WHAT YOU ARE ASKED TO DO —
Starting with the line that contains "busy_reg <= 1'b1;" and stopping after the line that contains "rem_reg <= rem_next;", copy the entries below exactly. Include nothing else.

:: AVAILABLE DATA

### src/sv/satr_div.sv
module satr_div #(
    parameter int QW = 40,
    parameter int DW = 41
) (
    input  logic                     clk,
    input  logic                     rst_n,
    input  logic                     start,
    input  logic [$clog2(QW+1)-1:0]  steps,
    input  logic [DW-1:0]            rem_init,
    input  logic [QW-1:0]            num,
    input  logic [DW-1:0]            den,
    output logic                     busy,
    output logic [QW-1:0]            quo
);
    localparam int SW = $clog2(QW + 1);

    logic          busy_reg;
    logic [SW-1:0] cnt_reg;
    logic [DW-1:0] rem_reg;
    logic [QW-1:0] q_reg;
    logic [DW-1:0] den_reg;
    logic [DW:0]   r2;
    logic          ge;
    logic [DW-1:0] rem_next;
    logic [QW-1:0] q_next;

    always_comb
    begin
        r2 = {rem_reg, q_reg[QW-1]};
        ge = r2 >= {1'b0, den_reg};
        rem_next = ge ? DW'(r2 - {1'b0, den_reg}) : r2[DW-1:0];
        q_next = {q_reg[QW-2:0], ge};
    end

    always_ff @(posedge clk or negedge rst_n)
    begin
        if (!rst_n)
        begin
            busy_reg <= 1'b0;
            cnt_reg <= '0;
        end
        else if (start)
        begin
            busy_reg <= 1'b1;
            cnt_reg <= steps;
        end
        else if (busy_reg)
        begin
            cnt_reg <= cnt_reg - SW'(1);
            if (cnt_reg == SW'(1))
            begin
                busy_reg <= 1'b0;
            end
        end
    end

    always_ff @(posedge clk)
    begin
        if (start)
        begin
            rem_reg <= rem_init;
            q_reg <= num;
            den_reg <= den;
        end
        else if (busy_reg)
        begin
            rem_reg <= rem_next;
            q_reg <= q_next;
        end
    end

    assign busy = busy_reg;
    assign quo = q_reg;

endmodule

### config.mk
export PLATFORM = sky130hd
export DESIGN_NAME = satr_div
export DESIGN_NICKNAME = d
export VERILOG_FILES = /design/src/sv/satr_div.sv
export SDC_FILE = /design/constraint.sdc
export NUM_CORES = 1
export LEC_CHECK = 0
export BUFFER_PORTS_ARGS = -buffer_cell sky130_fd_sc_hd__buf_2
export CORE_ASPECT_RATIO = 1.1
export CORE_MARGIN = 2
export CORE_UTILIZATION = 45
export CTS_BUF_LIST = sky130_fd_sc_hd__clkbuf_16
export DETAILED_ROUTE_END_ITERATION = 12
export HOLD_SLACK_MARGIN = 0.06
export PLACE_DENSITY = 0.79
export SYNTH_ARGS = -nofsm -noshare
export SYNTH_HDL_FRONTEND = slang
export SYNTH_SLANG_ARGS = --single-unit
### constraint.sdc
create_clock -name clk -period 3.84 [get_ports clk]
set_clock_uncertainty 0.15 [all_clocks]
set_input_delay 0.192 -clock clk [delete_from_list [all_inputs] [get_ports clk]]
set_output_delay 0.192 -clock clk [all_outputs]
set_load 0.005 [all_outputs]
==> results of run 1 <==
metal layers:
| metal | track usage | vias up | share of wire |
|---|---|---|---|
| li1 | - | 3307 | - |
| met1 | 0.281 | 3202 | 0.42 |
| met2 | 0.382 | 255 | 0.49 |
| met3 | 0.0590 | 48 | 0.059 |
| met4 | 0.101 | 0 | 0.030 |
| met5 | 0 | - | 0 |
cell type report:
| type | instances | area [sq um] |
|---|---|---|
| fill | 1314 | 5990 |
| sequential | 129 | 3840 |
| multi-input combinational | 506 | 3730 |
| timing repair buffer | 326 | 2430 |
| clock buffer | 17 | 425 |
| tap | 234 | 293 |
| inverter | 59 | 221 |
| clock inverter | 15 | 148 |
cells in the final DEF (no fill, tap or decap), types with 11 or more instances in the layout:
cell type      netlist  final
clkbuf_16            0     19
inv_1               59     58
xor2_1              16     16
edfxtp_1           122    122
nand2_1             52     52
ha_1                43     42
dlygate4sd3_1        0    129
a21oi_1             74     73
nand4_1             11     11
mux2_2              69     68
o21ai_0             34     33
a21o_1              19     19
buf_4                1     18
xnor2_1             24     24
buf_2                5    170
nor2_1              47     39
where the power goes:
group	switching, mW	internal, mW
clock	0.684	0.911
sequential	0.213	1.99
combinational	2.07	1.86
worst paths after layout:
check,from,to,slack [ns],cells after the start
min in group asynchronous,rst_n,cnt_reg[5],0.59,3
hold / removal,start,den_reg[21],0.13,1
max in group asynchronous,rst_n,cnt_reg[3],2.69,3
setup / recovery,quo[39],rem_reg[9],0.09,15
hold reg to reg,quo[32],quo[33],0.43,1
setup reg to reg,quo[39],rem_reg[9],0.09,15
cell families after synthesis:
family	synth area share
DFF	0.489
AOI/OAI and AO/OA	0.145
xor gates and xnor gates	0.0446
adders and majority gates	0.0710
muxes	0.103
and+or+nand+nor	0.102
buffers and inverters	0.0462
Yosys cell counts (5+ instances only):
cell type  instances  area, sq um
ha_1              43          538
dfrtp_1            7          175
nand2_1           52          195
nand3_1            8         40.0
nor2b_1            6         37.5
a21oi_1           74          370
o21bai_1           5         37.5
inv_1             59          221
nor4_1             7         43.8
xnor2_1           24          210
a221o_1            6         60.1
nor2_1            47          176
clkbuf_1          24         90.1
buf_2              5         25.0
nand2b_1           7         43.8
xor2_1            16          140
a31oi_1            5         31.3
nor3_1            10         50.1
nand4_1           11         68.8
a211oi_1           5         37.5
a21o_1            19          143
edfxtp_1         122         3660
o21ai_0           34          170
mux2_2            69          777
timing repair:
action | 4_1_cts | 5_1_grt
hold endpoints to repair | 134 | 0
hold buffers | 129 | 0
endpoints found under the setup margin | 15 | 41
pin swaps | 1 | 0
gates cloned | 0 | 2
buffers inserted | 0 | 5
resized for setup | 2 | 22
==> reports/results.ini, run 1 <==
[grt]
grt_use_total = 0.230
grt_max_degree = 84
antenna_found_initial = 0
globalRouteOverflowTotal = 0
grt_pass1_wl_mm = 33.1
grt_pass1_vias = 6884

[synth]
synth-seq-cells = 129
async_reset_ff_frac = 0.0543
synthCells = 727
avgSynthCellArea_sq_um = 10.8
syn-cell-area_sq_um = 7860
synth_warnings = 0
synth_edf_count = 122
syn-num-nets = 902
ys.flop_type = edfxtp_1
ys_types = 57
seq_area_frac_synth = 0.489

[die]
dieHeight_um = 143
die-area_sq_um = 18500
rows = 50
coreArea_sq_um = 17100
start_util = 0.460
io-pin-count = 172
fp.dieW_um = 130

[power_and_ir_drop]
ir_drop_mv = 0.393
leakage_nw = 4.74
total_power_mw = 7.73
powerDensity_nw_per_um2 = 697

[finish]
final_area_sq_um = 11100
antennaDiodeCount = 0
final_cells = 1286
drive_above_1_share = 0.301
nets = 1214
area_growth_syn_to_layout_pct = 41.1
fin_util = 0.649

[sta]
timing.max_slew.rel_slack = 0.490
hold_viol = 0
drv_slew = 0
fmax_ghz = 0.267
holdWs_ns = 0.134
fin_setup_tns_ns = 0
finalWorstSetupSlack_ns = 0.0901
fin_crit_ns = 3.75
worstMarginPinSlew_ns = 0.764
setup_viol = 0
rsz0062_at_grt = yes
fin_crit_sh = 0.977

[routing]
wl_per_cell_um = 16.6
drt_iter0_drc = 503
drc = 0
viasPerCell = 5.30
vias = 6812
ant_nets = 0
routed_wl_mm = 21.4
drtPass1Iterations = 5

[clock_tree]
clock_sinks = 129
cts_tree = built
htree_levels = 4
root_buffer = clkbuf_16
clk_latency_ns = 0.43
clk_pin_slew_ns = 0.06
tritoncts.num_buffers = 17
clock_path_buffers = 2

[setup_path]
cp.arrival_ns = 3.77
critPathBufInv = 4
crit_required_ns = 3.86
endpoint_kind = register
worst_path_max_delay_cell = a2111o_1
crit_fanout = 19
cp-start-kind = register
crit_path_max_incr_delay_ns = 0.43
path_delay_family = compound AO/OA/AOI/OAI gates
crit_type = register to register
crit_chain = inv_1 -> ha_2 -> inv_2 -> fa_2 -> a21o_1 -> a221o_1 -> a211o_1 -> a2111o_1 -> a211oi_4 -> buf_6 -> o211ai_4 -> buf_12 -> nor2_1 -> a21oi_1 -> mux2_2

[run_status]
status = finished, final reports clean

[min_path]
min_path_type = primary input to register

[placement]
post-place-ws_ns = -0.0242
dp.final_hpwl_mm = 14.0
place.gp.congestion = 0.902
placement.io_buffers = 171
dp.cells = 1118
placed_area_sq_um = 9050

[job]
drv_cap = 0

(Power assumes the default switching activity.)
==> run 2: changes to the inputs <==
Settings changed: CORE_UTILIZATION 45 to 50, CTS_BUF_LIST sky130_fd_sc_hd__clkbuf_16 to not set, CTS_CLUSTER_DIAMETER set to 60, PLACE_DENSITY 0.79 to 0.85.
==> run 2 against run 1 <==
- the flow now finishes with violations (negative setup slack)
- register-to-register slack lost 0.11 ns
- combinational power shrank 2%
- setup slack lost 0.11 ns
- via count shrank 0.23%
- final cell count shrank 3.2%
- sequential power is essentially flat
- critical path depth is the same
- sequential share of layout area grew 0.44 points
- critical endpoint is now rem_reg[17]
- highest routed layer unchanged
==> reports/results.ini, run 2 (synthesized netlist as in run 1, its figures left out) <==
[sta]
setup_viol = 7
timing.max_slew.rel_slack = 0.212
worstMarginPinSlew_ns = 1.18
fin_crit_sh = 1.01
fmax_ghz = 0.259
finalWorstSetupSlack_ns = -0.0206
rsz0062_at_grt = yes
fin_crit_ns = 3.86
hold_viol = 0
drv_slew = 0

[routing]
top_layer = met4
wl_met2_mm = 11.1
routed_wl_mm = 21.6
drc = 0
drt_iter0_drc = 441
drtPass1Iterations = 6
ant_nets = 0
wl_met3_mm = 1.26
viasPerCell = 5.46
wl_per_cell_um = 17.3
vias = 6796
drt-met1-wl_mm = 8.61

[run_status]
status = complete, but fails checks
failed_checks = negative setup slack

[finish]
area.sequential_sq_um = 3840
mostFrequentLayoutCells = buf_2 (170), dlygate4sd3_1 (129), edfxtp_1 (122)
nets = 1208
final_common_cell = buf_2
multi_input_comb_area_sq_um = 3750
area_growth_syn_to_layout_pct = 39.3
drive_above_1_share = 0.303
fillers = 1116
antennaDiodeCount = 0

[die]
io-pin-count = 172
coreArea_sq_um = 15600
dieHeight_um = 135
start_util = 0.505
fp.dieW_um = 124
die-area_sq_um = 16700
rows = 48

[grt]
grt_pass1_vias = 7023
globalRouteOverflowTotal = 0
antenna_found_initial = 0
grt_use_total = 0.264
grt_pass1_wl_mm = 33.8
grt_max_degree = 89

[setup_path]
crit_type = register to register
cp-start-kind = register
cp.arrival_ns = 3.88
crit_fanout = 43
crit_required_ns = 3.86
endpoint_kind = register

[clock_tree]
clock_path_buffers = 2
htree_levels = 4
clock_sinks = 129
clk_latency_ns = 0.43
tritoncts.num_buffers = 17
clk_pin_slew_ns = 0.07
cts_tree = built
root_buffer = clkbuf_16

[placement]
place.gp.congestion = 0.860
placement.io_buffers = 171
post-place-ws_ns = -0.0660
dp.final_hpwl_mm = 13.7

[power_and_ir_drop]
powerDensity_nw_per_um2 = 691
leakage_nw = 4.69
total_power_mw = 7.56
ir_drop_mv = 0.478

[job]
drv_cap = 0

[min_path]
min_path_type = primary input to register

==> run 2: changes by cell type in the layout (fill, tap and decap cells not counted), moves of 2 or more <==
cell,change
nor2_2,+2
inv_6,-4
o21ai_2,+3
clkinv_2,+3
buf_4,-5
o21ai_0,-3
clkbuf_16,-2
nor2_1,-2
==> run 2: layout make-up <==
type                            instances  area share
Clock buffer                           17      0.0389
Clock inverter                         14      0.0101
Multi-Input combinational cell        506       0.342
Timing Repair Buffer                  320       0.215
Sequential cell                       129       0.351
Tap cell                              200      0.0229
Inverter                               59      0.0202
==> run 2: worst paths after layout <==
kind                                     to  slack, ns  depth (start not counted)  startpoint
worst max-delay path            rem_reg[17]      -0.02                         15     quo[39]
min in group asynchronous        cnt_reg[3]       0.61                          3       rst_n
max in group asynchronous        cnt_reg[0]       2.64                          3       rst_n
worst min-delay path            den_reg[36]       0.12                          1       start
worst max register to register  rem_reg[17]      -0.02                         15     quo[39]
worst min register to register      quo[32]       0.42                          1     quo[31]
==> run 2: per-stage QoR <==
| stage | hold slack (ns) | utilization | cell area [sq um] | setup TNS, ns | std cells |
|---|---|---|---|---|---|
| 6_report | 0.115 | 0.704 | 10900 | -0.0887 | 1245 |
| 5_1_grt | 0.113 | 0.704 | 10900 | -4.35 | 1245 |
| 4_1_cts | 0.0764 | 0.696 | 10800 | 0 | 1242 |
| 3_5_place_dp | -0.114 | 0.578 | 8980 | -0.305 | 1081 |
| 3_3_place_gp | -0.118 | 0.578 | 8980 | 0 | 1081 |
| 2_1_floorplan | -0.254 | - | 7890 | 0 | 727 |
==> run 2: metal layers <==
metal  vias to the layer above  track usage
li1                       3289            -
met1                      3210        0.301
met5                         -            0
met2                       253        0.473
met4                         0       0.0997
met3                        44       0.0627
==> run 2: what timing repair did <==
action | in CTS | in global routing
gates cloned | 0 | 0
hold buffers | 129 | 0
buffers inserted | 1 | 3
gates resized for setup | 0 | 34
setup endpoints to repair | 15 | 40
endpoints found under the hold margin | 134 | 0
pin swaps | 1 | 6
==> run 2: power by group <==
part	switching [mW]	internal (mW)	total, mW
combinational	2.06	1.80	3.86
sequential	0.219	1.99	2.21
clock	0.659	0.830	1.49
==> run 2: critical path: stages, from the launching register on <==
cell and delay (ns):
edfxtp_1 0.38, inv_1 0.07, ha_2 0.17, inv_2 0.04, fa_2 0.34, a21o_1 0.19
a221o_1 0.34, a211o_1 0.30, a2111o_1 0.49, a211oi_4 0.23, buf_6 0.16, o211ai_4 0.09
buf_12 0.18, nor2_1 0.12, a21oi_1 0.05, mux2_2 0.27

::::

YOUR RESPONSE —
            busy_reg <= 1'b1;
            cnt_reg <= steps;
        end
        else if (busy_reg)
        begin
            cnt_reg <= cnt_reg - SW'(1);
            if (cnt_reg == SW'(1))
            begin
                busy_reg <= 1'b0;
            end
        end
    end

    always_ff @(posedge clk)
    begin
        if (start)
        begin
            rem_reg <= rem_init;
            q_reg <= num;
            den_reg <= den;
        end
        else if (busy_reg)
        begin
            rem_reg <= rem_next;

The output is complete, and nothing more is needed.